[[ Listed entries, beginning ]]

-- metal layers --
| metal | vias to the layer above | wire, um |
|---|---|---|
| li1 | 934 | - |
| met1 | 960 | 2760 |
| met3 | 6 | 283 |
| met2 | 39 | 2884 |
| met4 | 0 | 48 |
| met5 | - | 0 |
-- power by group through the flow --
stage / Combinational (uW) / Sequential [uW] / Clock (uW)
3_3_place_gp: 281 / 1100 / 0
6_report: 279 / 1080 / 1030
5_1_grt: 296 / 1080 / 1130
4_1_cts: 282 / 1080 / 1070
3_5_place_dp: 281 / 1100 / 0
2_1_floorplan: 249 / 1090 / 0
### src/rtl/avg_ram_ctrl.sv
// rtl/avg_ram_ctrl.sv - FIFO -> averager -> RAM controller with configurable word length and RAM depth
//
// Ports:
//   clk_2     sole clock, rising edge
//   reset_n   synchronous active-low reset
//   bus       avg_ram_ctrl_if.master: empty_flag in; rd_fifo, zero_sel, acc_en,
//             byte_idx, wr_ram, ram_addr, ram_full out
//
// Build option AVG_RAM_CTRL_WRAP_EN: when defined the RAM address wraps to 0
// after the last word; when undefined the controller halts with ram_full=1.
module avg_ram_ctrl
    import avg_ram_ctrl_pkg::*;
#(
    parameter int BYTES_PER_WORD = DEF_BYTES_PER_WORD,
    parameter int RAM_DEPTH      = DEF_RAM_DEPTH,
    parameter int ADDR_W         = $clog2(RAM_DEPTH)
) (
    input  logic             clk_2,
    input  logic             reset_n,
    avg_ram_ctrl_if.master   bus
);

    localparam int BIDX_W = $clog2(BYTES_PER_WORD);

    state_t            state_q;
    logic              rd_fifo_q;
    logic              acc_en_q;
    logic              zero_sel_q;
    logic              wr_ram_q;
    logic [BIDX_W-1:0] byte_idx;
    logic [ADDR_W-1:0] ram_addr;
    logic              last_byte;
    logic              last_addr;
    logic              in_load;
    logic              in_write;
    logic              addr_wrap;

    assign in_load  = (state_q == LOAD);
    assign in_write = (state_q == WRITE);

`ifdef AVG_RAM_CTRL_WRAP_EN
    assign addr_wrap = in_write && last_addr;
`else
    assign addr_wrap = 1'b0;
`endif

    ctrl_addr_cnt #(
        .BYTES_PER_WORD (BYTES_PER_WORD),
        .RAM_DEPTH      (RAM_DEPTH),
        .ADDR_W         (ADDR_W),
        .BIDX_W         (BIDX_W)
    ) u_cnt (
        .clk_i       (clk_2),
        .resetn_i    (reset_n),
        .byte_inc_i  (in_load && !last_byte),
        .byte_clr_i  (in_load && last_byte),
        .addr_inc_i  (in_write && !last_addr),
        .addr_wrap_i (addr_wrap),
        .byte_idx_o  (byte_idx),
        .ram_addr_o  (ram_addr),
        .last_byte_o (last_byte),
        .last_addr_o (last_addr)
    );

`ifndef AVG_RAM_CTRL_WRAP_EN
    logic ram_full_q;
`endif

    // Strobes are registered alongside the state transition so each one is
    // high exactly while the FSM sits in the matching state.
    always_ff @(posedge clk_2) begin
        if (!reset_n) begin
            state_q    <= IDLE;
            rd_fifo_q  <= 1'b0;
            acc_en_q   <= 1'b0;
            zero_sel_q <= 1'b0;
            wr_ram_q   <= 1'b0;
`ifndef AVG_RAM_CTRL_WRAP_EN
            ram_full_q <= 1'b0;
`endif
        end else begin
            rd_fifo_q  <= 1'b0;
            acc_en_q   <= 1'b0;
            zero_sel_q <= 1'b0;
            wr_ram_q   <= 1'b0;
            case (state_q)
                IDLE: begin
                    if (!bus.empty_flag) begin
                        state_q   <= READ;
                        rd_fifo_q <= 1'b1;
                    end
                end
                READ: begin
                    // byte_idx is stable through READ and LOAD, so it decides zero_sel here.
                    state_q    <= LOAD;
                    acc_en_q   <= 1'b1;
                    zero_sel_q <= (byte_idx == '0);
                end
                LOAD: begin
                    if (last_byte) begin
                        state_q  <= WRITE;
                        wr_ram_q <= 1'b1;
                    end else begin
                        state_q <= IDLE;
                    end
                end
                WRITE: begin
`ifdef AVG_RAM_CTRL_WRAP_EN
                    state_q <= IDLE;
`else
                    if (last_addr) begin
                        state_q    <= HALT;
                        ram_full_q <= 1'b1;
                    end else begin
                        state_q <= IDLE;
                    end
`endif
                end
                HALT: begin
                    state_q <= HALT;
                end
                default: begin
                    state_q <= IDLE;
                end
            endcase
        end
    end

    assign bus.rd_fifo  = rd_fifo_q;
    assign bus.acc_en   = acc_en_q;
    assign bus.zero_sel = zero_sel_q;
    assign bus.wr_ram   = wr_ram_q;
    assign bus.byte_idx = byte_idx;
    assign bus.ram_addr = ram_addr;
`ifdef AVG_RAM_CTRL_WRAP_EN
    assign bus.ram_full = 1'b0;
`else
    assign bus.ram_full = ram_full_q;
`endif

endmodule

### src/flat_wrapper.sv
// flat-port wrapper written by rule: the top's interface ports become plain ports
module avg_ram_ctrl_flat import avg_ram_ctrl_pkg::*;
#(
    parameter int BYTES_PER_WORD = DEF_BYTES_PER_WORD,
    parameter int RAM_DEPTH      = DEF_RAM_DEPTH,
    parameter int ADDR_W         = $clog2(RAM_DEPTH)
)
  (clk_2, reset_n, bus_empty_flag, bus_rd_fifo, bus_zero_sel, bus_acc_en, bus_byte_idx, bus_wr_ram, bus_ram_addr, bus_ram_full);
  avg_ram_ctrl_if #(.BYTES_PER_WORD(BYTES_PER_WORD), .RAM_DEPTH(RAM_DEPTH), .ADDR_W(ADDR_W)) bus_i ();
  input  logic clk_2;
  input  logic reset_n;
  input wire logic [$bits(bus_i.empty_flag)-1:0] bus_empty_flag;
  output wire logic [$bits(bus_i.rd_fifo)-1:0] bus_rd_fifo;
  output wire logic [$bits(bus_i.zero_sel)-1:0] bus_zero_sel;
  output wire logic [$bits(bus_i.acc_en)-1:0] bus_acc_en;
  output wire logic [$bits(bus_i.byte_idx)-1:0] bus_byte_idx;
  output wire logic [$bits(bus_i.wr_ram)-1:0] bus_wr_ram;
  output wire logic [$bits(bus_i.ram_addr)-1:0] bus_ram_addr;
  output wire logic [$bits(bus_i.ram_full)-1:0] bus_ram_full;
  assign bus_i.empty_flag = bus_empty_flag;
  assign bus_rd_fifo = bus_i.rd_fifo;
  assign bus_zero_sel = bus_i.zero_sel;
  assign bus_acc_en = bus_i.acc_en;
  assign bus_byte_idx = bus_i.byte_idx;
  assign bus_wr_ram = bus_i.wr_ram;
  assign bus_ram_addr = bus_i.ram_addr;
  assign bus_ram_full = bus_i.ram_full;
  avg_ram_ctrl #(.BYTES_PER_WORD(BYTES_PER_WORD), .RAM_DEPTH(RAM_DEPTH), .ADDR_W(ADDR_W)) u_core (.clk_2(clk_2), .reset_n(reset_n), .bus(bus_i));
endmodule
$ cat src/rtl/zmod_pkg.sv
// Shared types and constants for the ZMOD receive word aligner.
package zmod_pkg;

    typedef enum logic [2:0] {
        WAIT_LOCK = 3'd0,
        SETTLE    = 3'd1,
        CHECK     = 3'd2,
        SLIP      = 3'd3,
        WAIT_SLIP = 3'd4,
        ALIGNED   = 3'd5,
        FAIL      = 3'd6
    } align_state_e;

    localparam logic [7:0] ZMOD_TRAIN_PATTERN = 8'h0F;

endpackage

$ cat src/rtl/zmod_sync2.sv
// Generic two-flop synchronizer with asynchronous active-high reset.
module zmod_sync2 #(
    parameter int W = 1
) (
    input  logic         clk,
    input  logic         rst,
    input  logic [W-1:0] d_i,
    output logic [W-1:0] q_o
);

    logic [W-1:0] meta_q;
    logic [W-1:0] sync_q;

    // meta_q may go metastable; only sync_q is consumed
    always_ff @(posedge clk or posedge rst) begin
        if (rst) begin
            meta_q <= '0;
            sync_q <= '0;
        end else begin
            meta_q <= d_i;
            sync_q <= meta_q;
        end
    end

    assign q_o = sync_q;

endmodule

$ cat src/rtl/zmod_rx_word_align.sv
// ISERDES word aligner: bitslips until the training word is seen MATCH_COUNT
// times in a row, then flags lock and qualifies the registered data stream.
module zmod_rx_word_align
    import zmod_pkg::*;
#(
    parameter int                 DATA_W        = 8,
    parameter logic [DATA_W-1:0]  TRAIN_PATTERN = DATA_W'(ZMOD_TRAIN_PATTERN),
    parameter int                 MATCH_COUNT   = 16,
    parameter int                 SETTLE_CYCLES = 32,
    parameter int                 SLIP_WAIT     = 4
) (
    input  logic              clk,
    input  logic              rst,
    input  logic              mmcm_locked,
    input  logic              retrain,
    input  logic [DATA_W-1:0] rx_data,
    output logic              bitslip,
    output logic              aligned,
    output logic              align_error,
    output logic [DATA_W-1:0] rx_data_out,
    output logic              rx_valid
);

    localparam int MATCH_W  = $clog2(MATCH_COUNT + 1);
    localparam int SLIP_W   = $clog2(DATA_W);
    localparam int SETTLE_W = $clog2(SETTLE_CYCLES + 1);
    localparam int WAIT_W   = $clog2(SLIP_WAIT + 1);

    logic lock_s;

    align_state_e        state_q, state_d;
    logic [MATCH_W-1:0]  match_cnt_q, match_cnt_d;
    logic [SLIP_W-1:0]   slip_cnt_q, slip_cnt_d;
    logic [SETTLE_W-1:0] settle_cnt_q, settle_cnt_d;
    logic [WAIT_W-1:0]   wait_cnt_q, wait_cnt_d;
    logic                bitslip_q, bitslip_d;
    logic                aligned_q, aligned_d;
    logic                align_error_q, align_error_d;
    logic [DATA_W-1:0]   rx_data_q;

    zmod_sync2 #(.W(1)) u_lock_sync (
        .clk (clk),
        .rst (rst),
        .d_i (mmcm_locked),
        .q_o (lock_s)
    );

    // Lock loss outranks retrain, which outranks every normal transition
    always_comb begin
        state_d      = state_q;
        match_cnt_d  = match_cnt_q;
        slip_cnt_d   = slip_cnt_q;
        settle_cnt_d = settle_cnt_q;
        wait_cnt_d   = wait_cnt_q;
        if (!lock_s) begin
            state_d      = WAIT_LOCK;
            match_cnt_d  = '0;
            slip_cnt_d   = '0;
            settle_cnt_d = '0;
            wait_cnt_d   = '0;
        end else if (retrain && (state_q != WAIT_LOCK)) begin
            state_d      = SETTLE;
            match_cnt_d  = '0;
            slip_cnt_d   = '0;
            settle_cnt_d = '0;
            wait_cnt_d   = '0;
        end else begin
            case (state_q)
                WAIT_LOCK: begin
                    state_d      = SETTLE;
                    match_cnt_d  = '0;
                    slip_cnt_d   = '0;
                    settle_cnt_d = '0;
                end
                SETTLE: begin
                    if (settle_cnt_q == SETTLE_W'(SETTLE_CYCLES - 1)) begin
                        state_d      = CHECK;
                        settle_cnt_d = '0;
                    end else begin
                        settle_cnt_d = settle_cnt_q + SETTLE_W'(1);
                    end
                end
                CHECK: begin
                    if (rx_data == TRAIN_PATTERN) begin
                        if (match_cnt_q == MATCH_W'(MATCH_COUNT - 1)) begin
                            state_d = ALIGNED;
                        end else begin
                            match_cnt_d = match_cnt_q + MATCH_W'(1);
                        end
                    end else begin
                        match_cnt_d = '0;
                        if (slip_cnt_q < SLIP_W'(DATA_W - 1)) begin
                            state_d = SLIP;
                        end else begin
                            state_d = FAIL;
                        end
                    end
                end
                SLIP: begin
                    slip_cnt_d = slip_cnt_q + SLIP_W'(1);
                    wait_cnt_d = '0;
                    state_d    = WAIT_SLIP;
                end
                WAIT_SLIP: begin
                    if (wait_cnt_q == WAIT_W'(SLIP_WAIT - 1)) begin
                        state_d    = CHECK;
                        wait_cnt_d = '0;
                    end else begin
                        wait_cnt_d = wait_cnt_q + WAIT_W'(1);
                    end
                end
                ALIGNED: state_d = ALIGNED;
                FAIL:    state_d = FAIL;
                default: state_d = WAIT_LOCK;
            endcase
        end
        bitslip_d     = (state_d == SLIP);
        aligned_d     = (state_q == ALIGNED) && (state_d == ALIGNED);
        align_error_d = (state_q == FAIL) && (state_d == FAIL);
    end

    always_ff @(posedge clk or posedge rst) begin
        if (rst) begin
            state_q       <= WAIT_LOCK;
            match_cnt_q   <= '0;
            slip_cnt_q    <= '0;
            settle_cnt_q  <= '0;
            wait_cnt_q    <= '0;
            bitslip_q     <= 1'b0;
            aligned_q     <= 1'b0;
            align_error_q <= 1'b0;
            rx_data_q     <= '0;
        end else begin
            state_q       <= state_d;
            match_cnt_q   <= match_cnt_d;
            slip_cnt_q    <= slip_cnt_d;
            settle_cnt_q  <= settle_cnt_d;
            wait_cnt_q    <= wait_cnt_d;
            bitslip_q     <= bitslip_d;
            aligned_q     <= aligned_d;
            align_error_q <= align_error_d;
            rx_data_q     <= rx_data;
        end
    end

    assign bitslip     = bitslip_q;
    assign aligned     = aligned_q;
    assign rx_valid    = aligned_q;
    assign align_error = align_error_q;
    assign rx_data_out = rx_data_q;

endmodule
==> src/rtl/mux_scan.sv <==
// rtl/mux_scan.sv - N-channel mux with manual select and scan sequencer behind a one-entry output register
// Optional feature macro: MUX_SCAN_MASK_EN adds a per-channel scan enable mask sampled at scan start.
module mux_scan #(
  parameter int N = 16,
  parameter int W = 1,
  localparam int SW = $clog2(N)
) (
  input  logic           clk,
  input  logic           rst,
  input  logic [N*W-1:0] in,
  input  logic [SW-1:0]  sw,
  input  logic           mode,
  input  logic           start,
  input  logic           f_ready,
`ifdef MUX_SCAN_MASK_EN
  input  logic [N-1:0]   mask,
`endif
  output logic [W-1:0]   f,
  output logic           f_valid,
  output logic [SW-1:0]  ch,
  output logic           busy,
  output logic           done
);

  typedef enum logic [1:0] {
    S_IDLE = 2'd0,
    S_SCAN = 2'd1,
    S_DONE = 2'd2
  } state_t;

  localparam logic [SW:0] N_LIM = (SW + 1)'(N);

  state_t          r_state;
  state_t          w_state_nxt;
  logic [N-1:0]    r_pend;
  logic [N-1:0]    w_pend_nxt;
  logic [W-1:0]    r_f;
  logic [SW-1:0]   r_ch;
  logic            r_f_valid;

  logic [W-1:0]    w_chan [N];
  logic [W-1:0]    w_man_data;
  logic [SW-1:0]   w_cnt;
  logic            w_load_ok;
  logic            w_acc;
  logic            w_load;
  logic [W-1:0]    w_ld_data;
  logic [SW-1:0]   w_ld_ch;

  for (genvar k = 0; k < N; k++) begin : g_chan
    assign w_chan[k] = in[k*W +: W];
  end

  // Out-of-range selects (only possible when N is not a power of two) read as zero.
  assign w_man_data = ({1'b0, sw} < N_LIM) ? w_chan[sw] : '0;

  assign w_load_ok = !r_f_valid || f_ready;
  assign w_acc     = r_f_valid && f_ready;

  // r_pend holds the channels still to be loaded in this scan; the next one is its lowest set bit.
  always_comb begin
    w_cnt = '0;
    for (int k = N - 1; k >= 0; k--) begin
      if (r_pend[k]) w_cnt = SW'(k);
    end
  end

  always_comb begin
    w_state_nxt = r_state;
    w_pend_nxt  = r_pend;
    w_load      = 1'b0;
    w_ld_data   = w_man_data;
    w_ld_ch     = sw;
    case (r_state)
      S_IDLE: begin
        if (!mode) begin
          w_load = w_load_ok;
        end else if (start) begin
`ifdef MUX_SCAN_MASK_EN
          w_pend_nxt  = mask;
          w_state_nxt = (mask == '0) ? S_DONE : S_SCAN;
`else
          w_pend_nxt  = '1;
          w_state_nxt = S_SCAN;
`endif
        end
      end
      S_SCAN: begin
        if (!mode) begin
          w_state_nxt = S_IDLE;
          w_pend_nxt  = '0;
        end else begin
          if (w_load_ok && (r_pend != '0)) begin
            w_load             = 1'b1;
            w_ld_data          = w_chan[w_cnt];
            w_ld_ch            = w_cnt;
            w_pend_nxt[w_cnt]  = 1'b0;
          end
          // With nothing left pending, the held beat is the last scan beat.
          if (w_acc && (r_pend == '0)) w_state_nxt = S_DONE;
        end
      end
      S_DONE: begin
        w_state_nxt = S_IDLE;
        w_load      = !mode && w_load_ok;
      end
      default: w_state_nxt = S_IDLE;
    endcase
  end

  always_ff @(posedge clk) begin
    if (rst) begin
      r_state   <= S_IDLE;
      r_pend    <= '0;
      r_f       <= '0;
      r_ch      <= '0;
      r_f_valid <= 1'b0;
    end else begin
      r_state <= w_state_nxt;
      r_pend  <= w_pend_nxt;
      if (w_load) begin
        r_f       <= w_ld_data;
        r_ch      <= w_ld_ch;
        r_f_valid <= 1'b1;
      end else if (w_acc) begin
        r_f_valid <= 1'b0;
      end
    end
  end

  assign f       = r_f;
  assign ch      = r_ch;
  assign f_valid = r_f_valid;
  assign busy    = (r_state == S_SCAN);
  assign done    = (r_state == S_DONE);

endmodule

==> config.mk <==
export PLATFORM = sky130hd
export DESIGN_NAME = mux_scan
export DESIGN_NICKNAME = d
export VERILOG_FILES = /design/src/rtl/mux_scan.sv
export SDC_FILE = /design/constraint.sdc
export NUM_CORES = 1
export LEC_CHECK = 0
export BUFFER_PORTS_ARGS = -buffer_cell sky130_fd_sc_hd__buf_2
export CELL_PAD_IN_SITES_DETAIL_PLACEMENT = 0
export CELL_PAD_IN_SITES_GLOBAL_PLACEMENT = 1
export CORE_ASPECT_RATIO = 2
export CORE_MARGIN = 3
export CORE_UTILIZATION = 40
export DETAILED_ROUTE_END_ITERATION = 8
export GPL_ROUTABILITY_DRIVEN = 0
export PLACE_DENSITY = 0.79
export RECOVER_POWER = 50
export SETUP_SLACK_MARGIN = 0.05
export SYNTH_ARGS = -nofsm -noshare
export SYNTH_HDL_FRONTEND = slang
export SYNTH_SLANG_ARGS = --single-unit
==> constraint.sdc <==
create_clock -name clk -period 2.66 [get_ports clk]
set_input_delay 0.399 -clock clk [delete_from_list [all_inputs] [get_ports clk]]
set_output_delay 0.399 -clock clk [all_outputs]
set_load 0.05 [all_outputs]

[[ Listed entries, end ]]
[[ Listed entries, beginning ]]

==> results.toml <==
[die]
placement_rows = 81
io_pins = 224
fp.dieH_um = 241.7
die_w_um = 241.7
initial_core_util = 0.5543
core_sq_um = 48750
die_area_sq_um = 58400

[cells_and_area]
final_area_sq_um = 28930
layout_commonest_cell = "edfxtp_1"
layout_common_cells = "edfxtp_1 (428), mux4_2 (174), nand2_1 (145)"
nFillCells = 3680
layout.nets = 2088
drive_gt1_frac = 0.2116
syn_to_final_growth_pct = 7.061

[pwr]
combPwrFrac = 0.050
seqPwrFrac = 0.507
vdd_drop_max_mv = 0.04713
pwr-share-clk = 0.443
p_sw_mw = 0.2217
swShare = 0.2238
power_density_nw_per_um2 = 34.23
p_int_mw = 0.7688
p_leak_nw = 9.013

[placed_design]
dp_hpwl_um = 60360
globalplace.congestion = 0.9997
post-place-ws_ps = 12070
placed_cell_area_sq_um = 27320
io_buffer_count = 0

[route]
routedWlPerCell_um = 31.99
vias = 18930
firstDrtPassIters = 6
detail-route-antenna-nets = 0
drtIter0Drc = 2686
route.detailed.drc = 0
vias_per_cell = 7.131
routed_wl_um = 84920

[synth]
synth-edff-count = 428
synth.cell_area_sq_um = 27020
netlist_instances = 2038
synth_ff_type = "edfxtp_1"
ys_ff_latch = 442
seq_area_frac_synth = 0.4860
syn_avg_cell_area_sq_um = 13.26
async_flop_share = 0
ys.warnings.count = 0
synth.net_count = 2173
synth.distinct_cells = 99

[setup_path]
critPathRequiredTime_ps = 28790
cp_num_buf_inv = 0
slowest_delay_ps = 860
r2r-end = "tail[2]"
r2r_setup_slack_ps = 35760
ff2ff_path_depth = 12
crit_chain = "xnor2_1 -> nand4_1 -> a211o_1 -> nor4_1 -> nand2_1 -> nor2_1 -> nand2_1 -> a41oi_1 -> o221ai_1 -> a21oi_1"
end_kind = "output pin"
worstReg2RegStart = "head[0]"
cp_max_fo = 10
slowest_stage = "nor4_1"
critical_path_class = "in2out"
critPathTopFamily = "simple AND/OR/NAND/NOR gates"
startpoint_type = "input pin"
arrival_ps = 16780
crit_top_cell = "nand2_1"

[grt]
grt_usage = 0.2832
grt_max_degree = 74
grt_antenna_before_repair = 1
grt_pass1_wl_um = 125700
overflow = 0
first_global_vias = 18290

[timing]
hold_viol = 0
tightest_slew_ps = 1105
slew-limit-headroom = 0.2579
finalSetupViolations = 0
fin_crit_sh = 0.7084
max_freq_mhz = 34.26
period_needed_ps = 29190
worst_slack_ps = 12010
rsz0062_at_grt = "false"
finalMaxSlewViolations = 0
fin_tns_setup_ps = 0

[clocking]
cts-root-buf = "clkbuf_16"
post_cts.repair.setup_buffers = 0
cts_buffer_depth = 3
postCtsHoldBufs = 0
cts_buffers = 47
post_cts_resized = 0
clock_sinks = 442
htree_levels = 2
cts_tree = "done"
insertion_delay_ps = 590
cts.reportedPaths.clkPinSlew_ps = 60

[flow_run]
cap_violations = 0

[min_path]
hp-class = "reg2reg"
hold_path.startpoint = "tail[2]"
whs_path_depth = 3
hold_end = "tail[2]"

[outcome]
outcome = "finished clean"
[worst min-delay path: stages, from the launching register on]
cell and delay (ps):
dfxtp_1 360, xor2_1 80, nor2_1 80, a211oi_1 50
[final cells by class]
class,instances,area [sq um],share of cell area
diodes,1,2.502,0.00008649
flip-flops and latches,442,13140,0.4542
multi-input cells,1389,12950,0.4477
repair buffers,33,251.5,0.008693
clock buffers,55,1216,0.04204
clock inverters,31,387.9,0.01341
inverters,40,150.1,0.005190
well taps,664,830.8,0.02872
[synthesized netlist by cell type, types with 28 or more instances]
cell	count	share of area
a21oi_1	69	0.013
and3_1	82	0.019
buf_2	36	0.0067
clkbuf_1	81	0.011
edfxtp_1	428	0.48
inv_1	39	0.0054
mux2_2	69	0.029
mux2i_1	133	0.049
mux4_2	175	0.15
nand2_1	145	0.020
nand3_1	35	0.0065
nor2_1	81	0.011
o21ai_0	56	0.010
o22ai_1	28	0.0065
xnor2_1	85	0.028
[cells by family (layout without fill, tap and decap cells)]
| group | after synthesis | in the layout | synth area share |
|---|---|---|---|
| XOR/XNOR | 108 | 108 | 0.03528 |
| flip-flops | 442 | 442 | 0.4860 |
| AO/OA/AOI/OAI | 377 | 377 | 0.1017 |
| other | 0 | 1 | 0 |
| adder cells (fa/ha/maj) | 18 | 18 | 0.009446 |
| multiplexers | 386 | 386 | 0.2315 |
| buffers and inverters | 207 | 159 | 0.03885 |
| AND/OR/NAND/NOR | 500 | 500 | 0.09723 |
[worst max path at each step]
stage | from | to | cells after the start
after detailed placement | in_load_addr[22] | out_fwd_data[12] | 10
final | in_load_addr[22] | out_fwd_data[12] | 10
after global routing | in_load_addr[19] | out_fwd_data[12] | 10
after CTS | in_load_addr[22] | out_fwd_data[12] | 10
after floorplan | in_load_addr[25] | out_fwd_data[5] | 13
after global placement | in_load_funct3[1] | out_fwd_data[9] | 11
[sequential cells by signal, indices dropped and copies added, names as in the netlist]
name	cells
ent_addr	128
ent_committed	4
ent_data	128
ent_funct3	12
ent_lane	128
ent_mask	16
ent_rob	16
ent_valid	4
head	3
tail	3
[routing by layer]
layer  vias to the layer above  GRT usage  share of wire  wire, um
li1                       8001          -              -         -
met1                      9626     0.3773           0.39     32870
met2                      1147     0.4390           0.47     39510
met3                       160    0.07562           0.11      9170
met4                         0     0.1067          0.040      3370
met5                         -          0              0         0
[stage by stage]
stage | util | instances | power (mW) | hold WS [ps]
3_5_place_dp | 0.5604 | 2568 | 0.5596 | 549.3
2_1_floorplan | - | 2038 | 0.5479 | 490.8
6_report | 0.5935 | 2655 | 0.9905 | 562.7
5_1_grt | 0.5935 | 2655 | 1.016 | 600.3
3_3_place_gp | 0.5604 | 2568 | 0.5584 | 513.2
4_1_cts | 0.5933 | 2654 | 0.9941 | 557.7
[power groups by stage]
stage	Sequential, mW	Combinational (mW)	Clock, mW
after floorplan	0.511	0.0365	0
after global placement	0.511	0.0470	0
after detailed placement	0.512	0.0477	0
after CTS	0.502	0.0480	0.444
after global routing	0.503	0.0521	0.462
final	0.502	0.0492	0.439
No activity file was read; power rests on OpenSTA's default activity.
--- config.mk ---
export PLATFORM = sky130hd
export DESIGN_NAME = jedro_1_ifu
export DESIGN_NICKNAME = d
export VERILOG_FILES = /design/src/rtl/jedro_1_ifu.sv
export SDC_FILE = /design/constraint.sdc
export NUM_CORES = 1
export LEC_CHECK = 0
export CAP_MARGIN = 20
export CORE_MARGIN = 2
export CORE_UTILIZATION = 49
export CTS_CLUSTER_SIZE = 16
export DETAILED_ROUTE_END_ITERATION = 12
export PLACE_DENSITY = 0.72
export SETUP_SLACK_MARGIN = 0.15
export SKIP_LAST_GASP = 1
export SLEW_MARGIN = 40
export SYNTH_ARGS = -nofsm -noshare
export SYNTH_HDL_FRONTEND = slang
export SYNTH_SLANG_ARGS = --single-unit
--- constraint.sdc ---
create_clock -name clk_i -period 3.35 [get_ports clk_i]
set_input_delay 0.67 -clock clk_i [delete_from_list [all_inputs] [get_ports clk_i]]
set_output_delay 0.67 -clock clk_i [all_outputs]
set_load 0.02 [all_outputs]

[[ Listed entries, end ]]

### Exercise:
From the entries above, restate word for word the lines from the line containing "3_3_place_gp: 281 / 1100 / 0" to the line containing "3_5_place_dp: 281 / 1100 / 0", both ends included, and nothing more.

### Output:
3_3_place_gp: 281 / 1100 / 0
6_report: 279 / 1080 / 1030
5_1_grt: 296 / 1080 / 1130
4_1_cts: 282 / 1080 / 1070
3_5_place_dp: 281 / 1100 / 0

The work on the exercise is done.